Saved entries

━━━━━━━━━━━━━━━━

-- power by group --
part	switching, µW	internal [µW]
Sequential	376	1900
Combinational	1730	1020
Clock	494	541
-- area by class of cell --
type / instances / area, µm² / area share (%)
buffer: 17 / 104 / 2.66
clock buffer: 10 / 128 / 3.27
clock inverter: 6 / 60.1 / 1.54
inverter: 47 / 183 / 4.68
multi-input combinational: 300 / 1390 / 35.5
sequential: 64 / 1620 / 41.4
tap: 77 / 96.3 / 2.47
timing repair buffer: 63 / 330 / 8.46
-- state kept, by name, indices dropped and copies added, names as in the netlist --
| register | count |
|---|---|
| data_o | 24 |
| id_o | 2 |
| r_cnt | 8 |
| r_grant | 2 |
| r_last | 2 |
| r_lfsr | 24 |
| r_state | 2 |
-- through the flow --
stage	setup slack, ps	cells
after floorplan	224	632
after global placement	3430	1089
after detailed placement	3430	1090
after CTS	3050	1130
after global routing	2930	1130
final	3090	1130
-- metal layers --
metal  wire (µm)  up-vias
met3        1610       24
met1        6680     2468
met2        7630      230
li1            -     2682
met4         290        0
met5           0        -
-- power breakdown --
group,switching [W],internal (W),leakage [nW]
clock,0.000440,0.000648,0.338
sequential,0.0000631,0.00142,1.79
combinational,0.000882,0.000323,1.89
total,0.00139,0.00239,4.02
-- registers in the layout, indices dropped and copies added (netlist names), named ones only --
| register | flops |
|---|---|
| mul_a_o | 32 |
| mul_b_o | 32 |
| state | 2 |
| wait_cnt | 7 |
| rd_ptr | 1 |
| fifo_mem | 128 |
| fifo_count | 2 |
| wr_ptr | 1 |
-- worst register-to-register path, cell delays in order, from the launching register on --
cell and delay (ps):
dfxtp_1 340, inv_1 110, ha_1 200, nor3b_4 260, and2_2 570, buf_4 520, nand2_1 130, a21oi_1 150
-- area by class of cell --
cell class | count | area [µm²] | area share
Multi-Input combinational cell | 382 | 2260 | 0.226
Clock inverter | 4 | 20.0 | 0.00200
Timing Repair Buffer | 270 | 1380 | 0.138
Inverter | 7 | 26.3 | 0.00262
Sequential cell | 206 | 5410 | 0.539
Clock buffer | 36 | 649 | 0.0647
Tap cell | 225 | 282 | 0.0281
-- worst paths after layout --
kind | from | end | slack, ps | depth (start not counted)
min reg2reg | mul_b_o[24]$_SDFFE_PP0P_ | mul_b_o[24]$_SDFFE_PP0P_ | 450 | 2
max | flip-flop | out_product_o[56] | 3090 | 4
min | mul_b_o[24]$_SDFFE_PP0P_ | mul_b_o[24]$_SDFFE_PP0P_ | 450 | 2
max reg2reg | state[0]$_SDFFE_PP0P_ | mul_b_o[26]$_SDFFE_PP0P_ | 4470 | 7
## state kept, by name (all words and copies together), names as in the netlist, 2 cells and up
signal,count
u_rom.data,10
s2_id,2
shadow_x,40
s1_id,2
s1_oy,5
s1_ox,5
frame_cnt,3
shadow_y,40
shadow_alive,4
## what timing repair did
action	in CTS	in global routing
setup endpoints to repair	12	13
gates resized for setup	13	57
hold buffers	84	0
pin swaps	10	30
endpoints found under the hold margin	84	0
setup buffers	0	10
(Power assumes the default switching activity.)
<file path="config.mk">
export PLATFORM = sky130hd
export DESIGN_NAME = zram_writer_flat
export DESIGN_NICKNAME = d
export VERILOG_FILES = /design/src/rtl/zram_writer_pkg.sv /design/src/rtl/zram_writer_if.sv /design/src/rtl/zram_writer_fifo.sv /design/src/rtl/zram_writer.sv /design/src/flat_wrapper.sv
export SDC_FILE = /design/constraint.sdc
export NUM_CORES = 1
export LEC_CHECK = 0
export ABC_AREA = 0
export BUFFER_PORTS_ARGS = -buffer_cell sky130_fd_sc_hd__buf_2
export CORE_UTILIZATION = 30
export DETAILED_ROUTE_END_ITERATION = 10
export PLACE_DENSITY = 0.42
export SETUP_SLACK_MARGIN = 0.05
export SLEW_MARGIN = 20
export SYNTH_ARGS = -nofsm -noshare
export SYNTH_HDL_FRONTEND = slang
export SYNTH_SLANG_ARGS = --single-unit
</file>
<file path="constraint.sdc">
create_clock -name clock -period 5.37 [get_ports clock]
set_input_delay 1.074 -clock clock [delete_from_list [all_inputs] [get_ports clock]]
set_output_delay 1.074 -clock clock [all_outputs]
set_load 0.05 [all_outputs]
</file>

━━━━━━━━━━━━━━━━

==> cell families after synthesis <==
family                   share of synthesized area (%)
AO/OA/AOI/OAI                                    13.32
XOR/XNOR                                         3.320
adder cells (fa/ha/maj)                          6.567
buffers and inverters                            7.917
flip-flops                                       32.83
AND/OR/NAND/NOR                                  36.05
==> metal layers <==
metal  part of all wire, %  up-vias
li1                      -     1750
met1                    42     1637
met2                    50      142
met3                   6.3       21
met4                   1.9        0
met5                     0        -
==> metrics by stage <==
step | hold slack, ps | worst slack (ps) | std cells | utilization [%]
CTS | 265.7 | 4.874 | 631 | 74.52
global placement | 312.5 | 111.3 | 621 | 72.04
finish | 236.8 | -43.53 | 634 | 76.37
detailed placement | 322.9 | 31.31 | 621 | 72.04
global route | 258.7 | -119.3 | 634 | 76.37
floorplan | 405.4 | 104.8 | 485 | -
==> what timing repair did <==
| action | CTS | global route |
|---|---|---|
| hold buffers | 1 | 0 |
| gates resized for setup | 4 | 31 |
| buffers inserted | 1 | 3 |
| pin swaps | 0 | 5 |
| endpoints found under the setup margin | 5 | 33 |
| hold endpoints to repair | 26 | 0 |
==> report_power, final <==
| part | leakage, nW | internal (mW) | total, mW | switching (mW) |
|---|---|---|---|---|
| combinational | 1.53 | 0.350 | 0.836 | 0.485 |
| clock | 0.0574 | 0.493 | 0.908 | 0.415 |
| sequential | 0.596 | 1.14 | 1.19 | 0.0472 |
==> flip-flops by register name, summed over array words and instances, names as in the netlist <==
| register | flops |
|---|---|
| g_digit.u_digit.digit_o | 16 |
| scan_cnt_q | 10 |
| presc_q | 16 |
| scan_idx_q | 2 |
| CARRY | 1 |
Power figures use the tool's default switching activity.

━━━━━━━━━━━━━━━━

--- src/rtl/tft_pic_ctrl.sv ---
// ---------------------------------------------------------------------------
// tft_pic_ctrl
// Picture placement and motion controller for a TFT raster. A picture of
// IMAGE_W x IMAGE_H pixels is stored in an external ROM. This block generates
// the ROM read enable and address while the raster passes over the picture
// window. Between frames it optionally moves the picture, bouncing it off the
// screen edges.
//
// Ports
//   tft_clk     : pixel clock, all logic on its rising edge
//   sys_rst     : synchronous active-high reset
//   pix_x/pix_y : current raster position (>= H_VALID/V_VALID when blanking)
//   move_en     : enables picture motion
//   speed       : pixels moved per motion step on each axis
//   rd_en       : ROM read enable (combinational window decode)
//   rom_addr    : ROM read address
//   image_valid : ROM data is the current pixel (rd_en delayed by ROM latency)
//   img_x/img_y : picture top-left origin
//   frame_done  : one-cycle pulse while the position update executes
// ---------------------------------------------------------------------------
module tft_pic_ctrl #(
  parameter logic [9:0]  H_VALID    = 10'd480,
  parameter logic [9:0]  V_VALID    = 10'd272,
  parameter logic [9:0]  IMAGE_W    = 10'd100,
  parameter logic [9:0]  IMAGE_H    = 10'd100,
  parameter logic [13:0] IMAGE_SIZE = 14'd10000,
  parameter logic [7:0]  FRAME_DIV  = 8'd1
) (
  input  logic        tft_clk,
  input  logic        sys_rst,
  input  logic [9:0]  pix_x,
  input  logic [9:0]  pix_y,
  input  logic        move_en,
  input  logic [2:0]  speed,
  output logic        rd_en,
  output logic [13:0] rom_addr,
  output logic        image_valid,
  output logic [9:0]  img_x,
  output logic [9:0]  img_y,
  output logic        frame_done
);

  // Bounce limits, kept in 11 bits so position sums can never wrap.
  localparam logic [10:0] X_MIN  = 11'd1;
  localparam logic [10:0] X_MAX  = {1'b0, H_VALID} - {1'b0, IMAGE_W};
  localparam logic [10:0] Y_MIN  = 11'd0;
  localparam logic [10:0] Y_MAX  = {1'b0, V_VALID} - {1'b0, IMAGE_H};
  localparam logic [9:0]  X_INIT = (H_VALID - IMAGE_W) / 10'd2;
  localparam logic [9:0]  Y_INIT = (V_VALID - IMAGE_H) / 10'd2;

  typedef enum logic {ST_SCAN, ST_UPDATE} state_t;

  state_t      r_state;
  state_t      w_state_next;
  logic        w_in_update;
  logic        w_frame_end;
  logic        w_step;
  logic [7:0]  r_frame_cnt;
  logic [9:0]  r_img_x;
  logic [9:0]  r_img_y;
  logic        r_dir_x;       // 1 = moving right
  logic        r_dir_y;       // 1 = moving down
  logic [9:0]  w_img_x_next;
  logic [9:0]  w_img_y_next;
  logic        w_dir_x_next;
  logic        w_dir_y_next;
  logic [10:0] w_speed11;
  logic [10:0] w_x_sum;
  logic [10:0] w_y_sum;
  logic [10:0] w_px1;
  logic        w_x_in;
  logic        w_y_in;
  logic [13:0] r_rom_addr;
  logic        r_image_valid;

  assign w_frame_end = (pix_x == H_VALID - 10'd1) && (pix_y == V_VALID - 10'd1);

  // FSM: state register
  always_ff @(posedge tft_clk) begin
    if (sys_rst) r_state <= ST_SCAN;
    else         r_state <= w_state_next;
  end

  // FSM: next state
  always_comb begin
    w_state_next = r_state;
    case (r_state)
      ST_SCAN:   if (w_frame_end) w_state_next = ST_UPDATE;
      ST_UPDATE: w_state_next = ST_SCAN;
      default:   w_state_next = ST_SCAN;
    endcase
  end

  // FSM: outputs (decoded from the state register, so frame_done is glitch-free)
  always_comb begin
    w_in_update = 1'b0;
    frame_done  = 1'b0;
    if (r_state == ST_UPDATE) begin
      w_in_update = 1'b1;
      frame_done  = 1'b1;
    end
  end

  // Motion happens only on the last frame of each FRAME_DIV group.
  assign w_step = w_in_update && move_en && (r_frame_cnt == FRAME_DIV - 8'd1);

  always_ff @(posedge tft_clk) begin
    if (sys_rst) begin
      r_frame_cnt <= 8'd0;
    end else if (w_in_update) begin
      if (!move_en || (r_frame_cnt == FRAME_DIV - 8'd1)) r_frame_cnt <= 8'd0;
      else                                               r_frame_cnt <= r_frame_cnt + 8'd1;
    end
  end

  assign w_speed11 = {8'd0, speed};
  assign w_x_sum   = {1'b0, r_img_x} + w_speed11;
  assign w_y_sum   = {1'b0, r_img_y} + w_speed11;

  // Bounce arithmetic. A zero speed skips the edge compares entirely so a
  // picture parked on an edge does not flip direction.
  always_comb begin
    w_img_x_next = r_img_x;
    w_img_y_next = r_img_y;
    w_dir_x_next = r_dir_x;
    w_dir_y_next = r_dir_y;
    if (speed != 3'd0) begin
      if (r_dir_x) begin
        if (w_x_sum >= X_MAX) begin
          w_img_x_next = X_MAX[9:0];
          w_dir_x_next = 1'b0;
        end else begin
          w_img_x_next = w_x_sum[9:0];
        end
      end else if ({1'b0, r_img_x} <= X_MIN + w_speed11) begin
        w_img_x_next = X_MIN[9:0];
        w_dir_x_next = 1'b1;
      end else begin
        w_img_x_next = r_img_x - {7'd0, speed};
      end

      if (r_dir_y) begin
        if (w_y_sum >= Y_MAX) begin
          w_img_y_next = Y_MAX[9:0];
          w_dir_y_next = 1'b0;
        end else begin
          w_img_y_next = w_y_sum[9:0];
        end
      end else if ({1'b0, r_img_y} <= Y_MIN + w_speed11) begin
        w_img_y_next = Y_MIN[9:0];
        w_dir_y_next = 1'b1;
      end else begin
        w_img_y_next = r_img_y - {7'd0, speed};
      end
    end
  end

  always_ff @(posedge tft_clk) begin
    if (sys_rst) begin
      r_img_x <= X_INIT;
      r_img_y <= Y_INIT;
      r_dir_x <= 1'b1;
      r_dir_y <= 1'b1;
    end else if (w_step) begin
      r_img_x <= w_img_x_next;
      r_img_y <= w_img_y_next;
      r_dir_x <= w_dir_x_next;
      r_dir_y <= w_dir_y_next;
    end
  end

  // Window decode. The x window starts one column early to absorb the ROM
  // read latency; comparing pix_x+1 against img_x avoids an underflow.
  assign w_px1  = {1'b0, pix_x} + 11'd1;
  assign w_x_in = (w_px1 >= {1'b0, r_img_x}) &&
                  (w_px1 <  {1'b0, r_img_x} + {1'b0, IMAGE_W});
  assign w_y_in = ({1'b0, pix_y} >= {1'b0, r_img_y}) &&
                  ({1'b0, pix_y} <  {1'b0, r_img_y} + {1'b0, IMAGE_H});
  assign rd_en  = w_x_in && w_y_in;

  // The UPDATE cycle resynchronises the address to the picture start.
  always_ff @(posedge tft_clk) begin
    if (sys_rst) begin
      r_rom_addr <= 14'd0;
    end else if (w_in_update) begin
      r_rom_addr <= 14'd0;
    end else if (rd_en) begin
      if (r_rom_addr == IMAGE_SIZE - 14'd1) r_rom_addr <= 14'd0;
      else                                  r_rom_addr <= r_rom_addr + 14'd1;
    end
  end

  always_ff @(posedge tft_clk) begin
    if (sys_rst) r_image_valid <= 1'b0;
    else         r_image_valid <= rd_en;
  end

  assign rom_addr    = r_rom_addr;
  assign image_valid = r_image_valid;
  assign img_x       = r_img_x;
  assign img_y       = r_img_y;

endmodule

━━━━━━━━━━━━━━━━

**TASK REQUIREMENTS:**
Output only the number of lines in the data above that include the word "layout".

**RESULT OF THE EXERCISE:**
2